> PROBLEM:
Your task is to quote the records from their first line through the line containing "set_output_delay 0.81 -clock", with nothing added or left out.

> SUPPLIED RECORDS:

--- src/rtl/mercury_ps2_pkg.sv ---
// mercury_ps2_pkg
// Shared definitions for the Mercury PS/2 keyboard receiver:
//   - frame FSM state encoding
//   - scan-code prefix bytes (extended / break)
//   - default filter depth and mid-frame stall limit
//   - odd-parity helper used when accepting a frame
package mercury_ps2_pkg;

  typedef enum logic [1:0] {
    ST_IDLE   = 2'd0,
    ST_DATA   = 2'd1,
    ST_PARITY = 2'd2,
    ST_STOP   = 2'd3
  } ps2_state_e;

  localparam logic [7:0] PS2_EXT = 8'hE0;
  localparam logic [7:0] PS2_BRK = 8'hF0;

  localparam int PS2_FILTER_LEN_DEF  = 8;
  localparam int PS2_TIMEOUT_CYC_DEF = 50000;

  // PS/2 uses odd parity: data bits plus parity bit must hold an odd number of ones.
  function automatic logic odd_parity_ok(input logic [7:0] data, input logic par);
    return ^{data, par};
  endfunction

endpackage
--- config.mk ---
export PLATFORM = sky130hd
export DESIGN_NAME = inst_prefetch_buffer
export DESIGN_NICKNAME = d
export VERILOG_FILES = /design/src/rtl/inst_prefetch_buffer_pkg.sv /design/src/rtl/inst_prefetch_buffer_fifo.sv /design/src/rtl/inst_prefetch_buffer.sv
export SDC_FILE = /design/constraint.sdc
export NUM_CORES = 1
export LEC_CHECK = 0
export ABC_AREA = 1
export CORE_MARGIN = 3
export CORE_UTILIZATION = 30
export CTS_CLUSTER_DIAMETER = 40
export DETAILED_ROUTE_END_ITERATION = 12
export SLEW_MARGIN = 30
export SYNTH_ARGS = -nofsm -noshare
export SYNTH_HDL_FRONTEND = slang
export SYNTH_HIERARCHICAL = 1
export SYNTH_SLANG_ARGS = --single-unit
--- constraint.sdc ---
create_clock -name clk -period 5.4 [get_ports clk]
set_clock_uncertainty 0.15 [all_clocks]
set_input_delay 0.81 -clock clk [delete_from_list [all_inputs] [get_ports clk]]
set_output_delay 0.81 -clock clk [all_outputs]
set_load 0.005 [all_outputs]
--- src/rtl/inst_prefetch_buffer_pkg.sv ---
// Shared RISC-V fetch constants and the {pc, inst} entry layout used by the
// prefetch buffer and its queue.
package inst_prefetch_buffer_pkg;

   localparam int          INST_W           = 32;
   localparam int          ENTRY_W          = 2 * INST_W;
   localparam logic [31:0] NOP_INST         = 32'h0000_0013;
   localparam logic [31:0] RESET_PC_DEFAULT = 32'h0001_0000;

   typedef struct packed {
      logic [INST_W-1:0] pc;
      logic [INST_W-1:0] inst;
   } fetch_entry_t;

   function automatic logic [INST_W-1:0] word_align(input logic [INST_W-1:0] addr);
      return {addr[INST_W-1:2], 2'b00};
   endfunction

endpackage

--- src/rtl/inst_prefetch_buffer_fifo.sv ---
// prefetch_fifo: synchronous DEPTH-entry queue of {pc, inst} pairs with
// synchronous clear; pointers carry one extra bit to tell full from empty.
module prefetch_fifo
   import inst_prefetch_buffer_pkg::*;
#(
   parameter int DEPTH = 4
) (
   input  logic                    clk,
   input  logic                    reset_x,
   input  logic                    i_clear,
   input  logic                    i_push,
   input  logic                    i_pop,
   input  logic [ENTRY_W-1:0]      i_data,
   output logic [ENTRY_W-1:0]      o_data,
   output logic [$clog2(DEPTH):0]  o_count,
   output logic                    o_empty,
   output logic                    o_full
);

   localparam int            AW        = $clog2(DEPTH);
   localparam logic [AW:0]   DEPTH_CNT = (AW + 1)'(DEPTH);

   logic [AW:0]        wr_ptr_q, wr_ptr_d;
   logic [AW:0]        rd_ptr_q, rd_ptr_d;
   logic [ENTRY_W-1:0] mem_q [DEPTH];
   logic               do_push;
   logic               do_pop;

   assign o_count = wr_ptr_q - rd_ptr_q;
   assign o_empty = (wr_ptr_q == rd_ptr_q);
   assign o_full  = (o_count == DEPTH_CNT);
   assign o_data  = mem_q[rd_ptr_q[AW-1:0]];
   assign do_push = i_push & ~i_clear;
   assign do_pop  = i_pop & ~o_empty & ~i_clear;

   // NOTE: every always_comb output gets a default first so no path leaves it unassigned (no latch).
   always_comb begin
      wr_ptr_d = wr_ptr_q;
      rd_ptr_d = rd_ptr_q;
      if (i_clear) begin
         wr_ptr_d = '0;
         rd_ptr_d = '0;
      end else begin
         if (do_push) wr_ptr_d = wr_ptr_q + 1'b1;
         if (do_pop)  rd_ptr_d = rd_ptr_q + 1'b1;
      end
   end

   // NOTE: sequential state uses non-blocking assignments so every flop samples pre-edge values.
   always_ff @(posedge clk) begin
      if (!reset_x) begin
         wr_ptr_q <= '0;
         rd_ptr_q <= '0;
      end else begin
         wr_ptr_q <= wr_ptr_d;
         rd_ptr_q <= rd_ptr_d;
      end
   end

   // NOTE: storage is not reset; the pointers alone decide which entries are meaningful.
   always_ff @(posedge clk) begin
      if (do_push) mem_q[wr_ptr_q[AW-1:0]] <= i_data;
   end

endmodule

> EXPECTED ANSWER:
--- src/rtl/mercury_ps2_pkg.sv ---
// mercury_ps2_pkg
// Shared definitions for the Mercury PS/2 keyboard receiver:
//   - frame FSM state encoding
//   - scan-code prefix bytes (extended / break)
//   - default filter depth and mid-frame stall limit
//   - odd-parity helper used when accepting a frame
package mercury_ps2_pkg;

  typedef enum logic [1:0] {
    ST_IDLE   = 2'd0,
    ST_DATA   = 2'd1,
    ST_PARITY = 2'd2,
    ST_STOP   = 2'd3
  } ps2_state_e;

  localparam logic [7:0] PS2_EXT = 8'hE0;
  localparam logic [7:0] PS2_BRK = 8'hF0;

  localparam int PS2_FILTER_LEN_DEF  = 8;
  localparam int PS2_TIMEOUT_CYC_DEF = 50000;

  // PS/2 uses odd parity: data bits plus parity bit must hold an odd number of ones.
  function automatic logic odd_parity_ok(input logic [7:0] data, input logic par);
    return ^{data, par};
  endfunction

endpackage
--- config.mk ---
export PLATFORM = sky130hd
export DESIGN_NAME = inst_prefetch_buffer
export DESIGN_NICKNAME = d
export VERILOG_FILES = /design/src/rtl/inst_prefetch_buffer_pkg.sv /design/src/rtl/inst_prefetch_buffer_fifo.sv /design/src/rtl/inst_prefetch_buffer.sv
export SDC_FILE = /design/constraint.sdc
export NUM_CORES = 1
export LEC_CHECK = 0
export ABC_AREA = 1
export CORE_MARGIN = 3
export CORE_UTILIZATION = 30
export CTS_CLUSTER_DIAMETER = 40
export DETAILED_ROUTE_END_ITERATION = 12
export SLEW_MARGIN = 30
export SYNTH_ARGS = -nofsm -noshare
export SYNTH_HDL_FRONTEND = slang
export SYNTH_HIERARCHICAL = 1
export SYNTH_SLANG_ARGS = --single-unit
--- constraint.sdc ---
create_clock -name clk -period 5.4 [get_ports clk]
set_clock_uncertainty 0.15 [all_clocks]
set_input_delay 0.81 -clock clk [delete_from_list [all_inputs] [get_ports clk]]
set_output_delay 0.81 -clock clk [all_outputs]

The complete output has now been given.